Records from a dataset
==============================
==> config.mk <==
export PLATFORM = sky130hd
export DESIGN_NAME = sms_bus_glue
export DESIGN_NICKNAME = d
export VERILOG_FILES = /design/src/sms_pkg.sv /design/src/sms_bus_glue.sv /design/src/sms_mapper.sv /design/src/sms_port_decode.sv /design/src/sms_read_mux.sv /design/src/sms_vdp_ctrl.sv
export SDC_FILE = /design/constraint.sdc
export NUM_CORES = 1
export LEC_CHECK = 0
export BUFFER_PORTS_ARGS = -buffer_cell sky130_fd_sc_hd__buf_2
export CAP_MARGIN = 20
export CORE_MARGIN = 8
export CORE_UTILIZATION = 44
export CTS_CLUSTER_DIAMETER = 30
export DETAILED_ROUTE_END_ITERATION = 6
export PLACE_DENSITY_LB_ADDON = 0.15
export SETUP_SLACK_MARGIN = 0.4
export SYNTH_ARGS = -nofsm -noshare
export SYNTH_HDL_FRONTEND = slang
export SYNTH_SLANG_ARGS = --single-unit
==> constraint.sdc <==
create_clock -name cpuClock -period 2.35 [get_ports cpuClock]
set_input_delay 0 -clock cpuClock [delete_from_list [all_inputs] [get_ports cpuClock]]
set_output_delay 0 -clock cpuClock [all_outputs]
set_load 0.01 [all_outputs]
### src/source/uart_link_settings.svh
/*
 * Build-time constants for the framed UART link.
 * Pulled in by the packages and by the modules that size counters or buffers.
 */
`ifndef UART_LINK_SETTINGS_SVH
`define UART_LINK_SETTINGS_SVH

// sys_clk cycles per serial bit
`define UART_CLKS_PER_BIT 16

// bytes held by each of the tx and rx buffers
`define LINK_BUF_BYTES 16

// byte index width into a buffer
`define LINK_BUF_AW 4

`endif

### src/source/uart_frame_pkg.sv
/*
 * Types shared by the serial and framing blocks.
 * Refer to them with uart_frame_pkg:: scoped names.
 */
`include "uart_link_settings.svh"

package uart_frame_pkg;

	// one byte on the serial line
	typedef logic [7:0] frame_byte_t;

	// payload length, 0 up to a full buffer
	typedef logic [4:0] frame_len_t;

	// byte index into a tx or rx buffer
	typedef logic [`LINK_BUF_AW-1:0] buf_addr_t;

	// two of these open a frame and two close it
	localparam frame_byte_t FRAME_MARK = 8'h26;

endpackage

### src/source/axil_regs_pkg.sv
/*
 * Register map of the AXI4-Lite slave: byte offsets, CTRL bits and STATUS layout.
 */
package axil_regs_pkg;

	typedef enum logic [7:0] {
		CTRL    = 8'h00,
		STATUS  = 8'h04,
		TX_LEN  = 8'h08,
		RX_LEN  = 8'h0C,
		TX_BUF0 = 8'h10,
		TX_BUF1 = 8'h14,
		TX_BUF2 = 8'h18,
		TX_BUF3 = 8'h1C,
		RX_BUF0 = 8'h20,
		RX_BUF1 = 8'h24,
		RX_BUF2 = 8'h28,
		RX_BUF3 = 8'h2C
	} reg_off_e;

	// CTRL bits, both self-clearing
	localparam int CTRL_TX_START = 0;
	localparam int CTRL_RX_CLEAR = 1;

	typedef struct packed {
		logic [28:0] rsvd;
		logic        rx_overflow;
		logic        rx_ready;
		logic        tx_busy;
	} status_t;

endpackage

### src/source/frame_if.sv
/*
 * Interfaces between the register block and the two framers.
 * frame_tx_if feeds the transmit framer, frame_rx_if carries received frames back.
 */
`timescale 1ns/10ps

interface frame_tx_if;
	logic                      start;
	uart_frame_pkg::frame_len_t  len;
	uart_frame_pkg::buf_addr_t   rd_addr;
	uart_frame_pkg::frame_byte_t rd_data;
	logic                      busy;
	logic                      done;

	modport regs (output start, len, rd_data, input rd_addr, busy, done);
	modport framer (input start, len, rd_data, output rd_addr, busy, done);
endinterface

interface frame_rx_if;
	logic                      wr_en;
	uart_frame_pkg::buf_addr_t   wr_addr;
	uart_frame_pkg::frame_byte_t wr_data;
	uart_frame_pkg::frame_len_t  len;
	logic                      frame_ok;
	logic                      overflow;
	logic                      buf_free;

	modport regs (
		input wr_en, wr_addr, wr_data, len, frame_ok, overflow,
		output buf_free
	);
	modport deframer (
		output wr_en, wr_addr, wr_data, len, frame_ok, overflow,
		input buf_free
	);
endinterface

### src/source/uart_tx.sv
/*
 * 8N1 serializer. A req while idle loads one byte, which goes out as start bit,
 * eight data bits LSB first and a stop bit; done pulses after the stop bit.
 */
`timescale 1ns/10ps
`include "uart_link_settings.svh"

module uart_tx (
	input  logic                        sys_clk,
	input  logic                        sys_rst_n,
	input  logic                        req,
	input  uart_frame_pkg::frame_byte_t data,
	output logic                        line,
	output logic                        done
);

	localparam int CW = $clog2(`UART_CLKS_PER_BIT);

	logic          busy;
	logic [CW-1:0] clk_cnt;
	logic [3:0]    bit_cnt;
	// stop, data, start; all ones when idle
	logic [9:0]    shift;

	always_ff @(posedge sys_clk or negedge sys_rst_n) begin
		if (!sys_rst_n) begin
			busy    <= 1'b0;
			clk_cnt <= '0;
			bit_cnt <= '0;
			shift   <= '1;
			done    <= 1'b0;
		end else begin
			done <= 1'b0;
			if (!busy) begin
				if (req) begin
					busy    <= 1'b1;
					clk_cnt <= '0;
					bit_cnt <= '0;
					shift   <= {1'b1, data, 1'b0};
				end
			end else if (clk_cnt == CW'(`UART_CLKS_PER_BIT - 1)) begin
				clk_cnt <= '0;
				shift   <= {1'b1, shift[9:1]};
				if (bit_cnt == 4'd9) begin
					busy <= 1'b0;
					done <= 1'b1;
				end else begin
					bit_cnt <= bit_cnt + 4'd1;
				end
			end else begin
				clk_cnt <= clk_cnt + CW'(1);
			end
		end
	end

	assign line = shift[0];

endmodule

### src/source/uart_rx.sv
/*
 * 8N1 deserializer. A falling edge starts a bit timer; each bit is sampled
 * at mid-period and vld pulses at mid stop bit when the stop bit is high.
 */
`timescale 1ns/10ps
`include "uart_link_settings.svh"

module uart_rx (
	input  logic                        sys_clk,
	input  logic                        sys_rst_n,
	input  logic                        line,
	output uart_frame_pkg::frame_byte_t data,
	output logic                        vld
);

	localparam int CW = $clog2(`UART_CLKS_PER_BIT);

	typedef enum logic [1:0] {IDLE, START, DATA, STOP} rx_state_e;

	rx_state_e     state;
	logic [2:0]    sync;
	logic          fall;
	logic [CW-1:0] clk_cnt;
	logic [2:0]    bit_cnt;
	logic [7:0]    shift;

	// two flops into the clock domain, a third for edge detect
	always_ff @(posedge sys_clk or negedge sys_rst_n) begin
		if (!sys_rst_n)
			sync <= '1;
		else
			sync <= {sync[1:0], line};
	end

	assign fall = sync[2] && !sync[1];

	always_ff @(posedge sys_clk or negedge sys_rst_n) begin
		if (!sys_rst_n) begin
			state   <= IDLE;
			clk_cnt <= '0;
			bit_cnt <= '0;
			vld     <= 1'b0;
		end else begin
			vld <= 1'b0;
			case (state)
				IDLE: if (fall) begin
					state   <= START;
					clk_cnt <= '0;
				end
				START: if (clk_cnt == CW'(`UART_CLKS_PER_BIT / 2 - 1)) begin
					// glitch if the line is back high at mid start bit
					state   <= sync[1] ? IDLE : DATA;
					clk_cnt <= '0;
					bit_cnt <= '0;
				end else begin
					clk_cnt <= clk_cnt + CW'(1);
				end
				DATA: if (clk_cnt == CW'(`UART_CLKS_PER_BIT - 1)) begin
					clk_cnt <= '0;
					bit_cnt <= bit_cnt + 3'd1;
					if (bit_cnt == 3'd7)
						state <= STOP;
				end else begin
					clk_cnt <= clk_cnt + CW'(1);
				end
				STOP: if (clk_cnt == CW'(`UART_CLKS_PER_BIT - 1)) begin
					state <= IDLE;
					vld   <= sync[1];
				end else begin
					clk_cnt <= clk_cnt + CW'(1);
				end
				default: state <= IDLE;
			endcase
		end
	end

	// LSB arrives first
	always_ff @(posedge sys_clk) begin
		if (state == DATA && clk_cnt == CW'(`UART_CLKS_PER_BIT - 1))
			shift <= {sync[1], shift[7:1]};
	end

	assign data = shift;

endmodule

### src/source/frame_tx.sv
/*
 * Transmit framer. On start it sends "&&", len bytes read from the tx buffer,
 * then "&&", one uart_tx request per byte, and pulses done at the end.
 */
`timescale 1ns/10ps
`include "uart_link_settings.svh"

module frame_tx (
	input  logic                        sys_clk,
	input  logic                        sys_rst_n,
	frame_tx_if.framer                  tx,
	output logic                        byte_req,
	output uart_frame_pkg::frame_byte_t byte_data,
	input  logic                        byte_done
);

	typedef enum logic [2:0] {IDLE, MARK1, MARK2, PAYLOAD, MARK3, MARK4} tx_state_e;

	tx_state_e                  state;
	uart_frame_pkg::frame_len_t len_q;
	// payload bytes already handed to uart_tx
	uart_frame_pkg::frame_len_t sent;

	always_ff @(posedge sys_clk or negedge sys_rst_n) begin
		if (!sys_rst_n) begin
			state    <= IDLE;
			sent     <= '0;
			byte_req <= 1'b0;
			tx.busy  <= 1'b0;
			tx.done  <= 1'b0;
		end else begin
			byte_req <= 1'b0;
			tx.done  <= 1'b0;
			case (state)
				IDLE: if (tx.start) begin
					state    <= MARK1;
					sent     <= '0;
					byte_req <= 1'b1;
					tx.busy  <= 1'b1;
				end
				MARK1: if (byte_done) begin
					state    <= MARK2;
					byte_req <= 1'b1;
				end
				MARK2: if (byte_done) begin
					// empty payload skips straight to the closing marks
					state    <= (len_q == '0) ? MARK3 : PAYLOAD;
					sent     <= (len_q == '0) ? sent : sent + 5'd1;
					byte_req <= 1'b1;
				end
				PAYLOAD: if (byte_done) begin
					if (sent == len_q)
						state <= MARK3;
					else
						sent <= sent + 5'd1;
					byte_req <= 1'b1;
				end
				MARK3: if (byte_done) begin
					state    <= MARK4;
					byte_req <= 1'b1;
				end
				MARK4: if (byte_done) begin
					state   <= IDLE;
					tx.busy <= 1'b0;
					tx.done <= 1'b1;
				end
				default: state <= IDLE;
			endcase
		end
	end

	// byte for the next request, chosen alongside byte_req
	always_ff @(posedge sys_clk) begin
		if (state == IDLE && tx.start)
			len_q <= tx.len;
		if ((state == MARK2 || state == PAYLOAD) && byte_done && sent != len_q)
			byte_data <= tx.rd_data;
		else
			byte_data <= uart_frame_pkg::FRAME_MARK;
	end

	assign tx.rd_addr = sent[`LINK_BUF_AW-1:0];

endmodule

### src/source/frame_rx.sv
/*
 * Receive deframer. Hunts for "&&", writes the payload into the rx buffer and
 * reports the frame on the closing "&&"; frame_ok, overflow and the buffer
 * write are driven in the same cycle as the byte that causes them.
 */
`timescale 1ns/10ps
`include "uart_link_settings.svh"

module frame_rx (
	input  logic                        sys_clk,
	input  logic                        sys_rst_n,
	frame_rx_if.deframer                rx,
	input  logic                        byte_vld,
	input  uart_frame_pkg::frame_byte_t byte_data
);

	typedef enum logic [1:0] {HUNT, MARK_SEEN, CONTENT, CONTENT_MARK} rx_state_e;

	localparam uart_frame_pkg::frame_len_t FULL = 5'(`LINK_BUF_BYTES);

	rx_state_e                  state;
	uart_frame_pkg::frame_len_t cnt;
	logic                       is_mark;
	logic                       full;
	// set when a frame was dropped, so its closing "&&" is not taken as an opening
	logic                       skip;

	assign is_mark = byte_data == uart_frame_pkg::FRAME_MARK;
	assign full    = cnt == FULL;

	always_ff @(posedge sys_clk or negedge sys_rst_n) begin
		if (!sys_rst_n) begin
			state <= HUNT;
			cnt   <= '0;
			skip  <= 1'b0;
		end else if (byte_vld) begin
			case (state)
				HUNT: if (is_mark)
					state <= MARK_SEEN;
				MARK_SEEN: begin
					state <= HUNT;
					if (is_mark) begin
						if (skip) begin
							skip <= 1'b0;
						end else if (!rx.buf_free) begin
							// previous frame still unread
							skip <= 1'b1;
						end else begin
							state <= CONTENT;
							cnt   <= '0;
						end
					end
				end
				CONTENT: if (is_mark) begin
					state <= CONTENT_MARK;
				end else if (full) begin
					state <= HUNT;
					skip  <= 1'b1;
				end else begin
					cnt <= cnt + 5'd1;
				end
				CONTENT_MARK: state <= HUNT;
				default: state <= HUNT;
			endcase
		end
	end

	assign rx.wr_en    = byte_vld && state == CONTENT && !is_mark && !full;
	assign rx.wr_addr  = cnt[`LINK_BUF_AW-1:0];
	assign rx.wr_data  = byte_data;
	assign rx.len      = cnt;
	assign rx.frame_ok = byte_vld && state == CONTENT_MARK && is_mark;
	assign rx.overflow = byte_vld && state == CONTENT && !is_mark && full;

endmodule

### src/source/axil_link_regs.sv
/*
 * AXI4-Lite slave for the link. Holds the register map and both byte buffers,
 * issues the tx start pulse and keeps the sticky rx flags that drive irq.
 */
`timescale 1ns/10ps
`include "uart_link_settings.svh"

module axil_link_regs (
	input  logic        sys_clk,
	input  logic        sys_rst_n,
	input  logic [7:0]  s_axil_awaddr,
	input  logic        s_axil_awvalid,
	output logic        s_axil_awready,
	input  logic [31:0] s_axil_wdata,
	input  logic [3:0]  s_axil_wstrb,
	input  logic        s_axil_wvalid,
	output logic        s_axil_wready,
	output logic [1:0]  s_axil_bresp,
	output logic        s_axil_bvalid,
	input  logic        s_axil_bready,
	input  logic [7:0]  s_axil_araddr,
	input  logic        s_axil_arvalid,
	output logic        s_axil_arready,
	output logic [31:0] s_axil_rdata,
	output logic [1:0]  s_axil_rresp,
	output logic        s_axil_rvalid,
	input  logic        s_axil_rready,
	output logic        irq,
	frame_tx_if.regs    tx,
	frame_rx_if.regs    rx
);

	logic                       wr_acc;
	logic                       rd_acc;
	logic                       start_q;
	logic                       tx_active;
	logic                       rx_ready;
	logic                       rx_overflow;
	uart_frame_pkg::frame_len_t tx_len;
	uart_frame_pkg::frame_len_t rx_len;
	uart_frame_pkg::frame_byte_t [`LINK_BUF_BYTES-1:0] tx_buf;
	uart_frame_pkg::frame_byte_t [`LINK_BUF_BYTES-1:0] rx_buf;
	axil_regs_pkg::status_t     status;
	logic [31:0]                rd_word;

	assign wr_acc         = s_axil_awvalid && s_axil_wvalid && !s_axil_bvalid;
	assign s_axil_awready = wr_acc;
	assign s_axil_wready  = wr_acc;
	assign s_axil_bresp   = 2'b00;
	assign s_axil_arready = !s_axil_rvalid;
	assign rd_acc         = s_axil_arvalid && !s_axil_rvalid;
	assign s_axil_rresp   = 2'b00;

	always_ff @(posedge sys_clk or negedge sys_rst_n) begin
		if (!sys_rst_n) begin
			s_axil_bvalid <= 1'b0;
			s_axil_rvalid <= 1'b0;
		end else begin
			if (wr_acc)
				s_axil_bvalid <= 1'b1;
			else if (s_axil_bready)
				s_axil_bvalid <= 1'b0;
			if (rd_acc)
				s_axil_rvalid <= 1'b1;
			else if (s_axil_rready)
				s_axil_rvalid <= 1'b0;
		end
	end

	always_ff @(posedge sys_clk) begin
		if (rd_acc)
			s_axil_rdata <= rd_word;
	end

	always_ff @(posedge sys_clk or negedge sys_rst_n) begin
		if (!sys_rst_n) begin
			start_q     <= 1'b0;
			tx_active   <= 1'b0;
			rx_ready    <= 1'b0;
			rx_overflow <= 1'b0;
			tx_len      <= '0;
			rx_len      <= '0;
			tx_buf      <= '0;
			rx_buf      <= '0;
		end else begin
			start_q <= 1'b0;
			if (tx.done)
				tx_active <= 1'b0;
			if (wr_acc) begin
				case (s_axil_awaddr)
					axil_regs_pkg::CTRL: if (s_axil_wstrb[0]) begin
						// start is dropped while a frame is in flight
						if (s_axil_wdata[axil_regs_pkg::CTRL_TX_START] &&
						    !tx_active && !tx.busy) begin
							start_q   <= 1'b1;
							tx_active <= 1'b1;
						end
						if (s_axil_wdata[axil_regs_pkg::CTRL_RX_CLEAR]) begin
							rx_ready    <= 1'b0;
							rx_overflow <= 1'b0;
						end
					end
					axil_regs_pkg::TX_LEN: if (s_axil_wstrb[0])
						tx_len <= s_axil_wdata[4:0];
					axil_regs_pkg::TX_BUF0, axil_regs_pkg::TX_BUF1,
					axil_regs_pkg::TX_BUF2, axil_regs_pkg::TX_BUF3: begin
						for (int l = 0; l < 4; l++) begin
							if (s_axil_wstrb[l])
								tx_buf[4 * s_axil_awaddr[3:2] + l] <= s_axil_wdata[8 * l +: 8];
						end
					end
					default: ;
				endcase
			end
			if (rx.wr_en)
				rx_buf[rx.wr_addr] <= rx.wr_data;
			// a new frame wins over a clear in the same cycle
			if (rx.frame_ok) begin
				rx_ready <= 1'b1;
				rx_len   <= rx.len;
			end
			if (rx.overflow)
				rx_overflow <= 1'b1;
		end
	end

	always_comb begin
		status             = '0;
		status.tx_busy     = tx_active;
		status.rx_ready    = rx_ready;
		status.rx_overflow = rx_overflow;
	end

	always_comb begin
		rd_word = '0;
		case (s_axil_araddr)
			axil_regs_pkg::STATUS: rd_word = status;
			axil_regs_pkg::TX_LEN: rd_word = 32'(tx_len);
			axil_regs_pkg::RX_LEN: rd_word = 32'(rx_len);
			axil_regs_pkg::TX_BUF0, axil_regs_pkg::TX_BUF1,
			axil_regs_pkg::TX_BUF2, axil_regs_pkg::TX_BUF3:
				rd_word = tx_buf[4 * s_axil_araddr[3:2] +: 4];
			axil_regs_pkg::RX_BUF0, axil_regs_pkg::RX_BUF1,
			axil_regs_pkg::RX_BUF2, axil_regs_pkg::RX_BUF3:
				rd_word = rx_buf[4 * s_axil_araddr[3:2] +: 4];
			default: rd_word = '0;
		endcase
	end

	assign tx.start    = start_q;
	assign tx.len      = tx_len;
	assign tx.rd_data  = tx_buf[tx.rd_addr];
	assign rx.buf_free = !rx_ready;
	assign irq         = rx_ready;

endmodule
<file path="config.mk">
export PLATFORM = sky130hd
export DESIGN_NAME = mu_top
export DESIGN_NICKNAME = d
export VERILOG_FILES = /design/src/logic/mu_pkg.sv /design/src/logic/mu_cmd_gen.sv /design/src/logic/mu_ctrl_fsm.sv /design/src/logic/mu_load_ext.sv /design/src/logic/mu_top.sv /design/src/logic/mu_wb_tag.sv
export VERILOG_INCLUDE_DIRS = /design/src /design/src/logic
export SDC_FILE = /design/constraint.sdc
export NUM_CORES = 1
export LEC_CHECK = 0
export BUFFER_PORTS_ARGS = -buffer_cell sky130_fd_sc_hd__buf_2
export CORE_AREA = 2 2 101 103
export CTS_CLUSTER_DIAMETER = 40
export DETAILED_ROUTE_END_ITERATION = 8
export DIE_AREA = 0 0 103 105
export HOLD_SLACK_MARGIN = 0.08
export PLACE_DENSITY = 0.7
export SYNTH_ARGS = -nofsm -noshare
export SYNTH_HDL_FRONTEND = slang
export SYNTH_SLANG_ARGS = --single-unit
</file>
<file path="constraint.sdc">
create_clock -name clk -period 1.7 [get_ports clk]
set_input_delay 0.085 -clock clk [delete_from_list [all_inputs] [get_ports clk]]
set_output_delay 0.085 -clock clk [all_outputs]
set_load 0.01 [all_outputs]
</file>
==============================
Reply with the lines from the first line of the entries through the line that contains "create_clock -name cpuClock", repeated exactly with both ends kept, and with nothing else.

==> config.mk <==
export PLATFORM = sky130hd
export DESIGN_NAME = sms_bus_glue
export DESIGN_NICKNAME = d
export VERILOG_FILES = /design/src/sms_pkg.sv /design/src/sms_bus_glue.sv /design/src/sms_mapper.sv /design/src/sms_port_decode.sv /design/src/sms_read_mux.sv /design/src/sms_vdp_ctrl.sv
export SDC_FILE = /design/constraint.sdc
export NUM_CORES = 1
export LEC_CHECK = 0
export BUFFER_PORTS_ARGS = -buffer_cell sky130_fd_sc_hd__buf_2
export CAP_MARGIN = 20
export CORE_MARGIN = 8
export CORE_UTILIZATION = 44
export CTS_CLUSTER_DIAMETER = 30
export DETAILED_ROUTE_END_ITERATION = 6
export PLACE_DENSITY_LB_ADDON = 0.15
export SETUP_SLACK_MARGIN = 0.4
export SYNTH_ARGS = -nofsm -noshare
export SYNTH_HDL_FRONTEND = slang
export SYNTH_SLANG_ARGS = --single-unit
==> constraint.sdc <==
create_clock -name cpuClock -period 2.35 [get_ports cpuClock]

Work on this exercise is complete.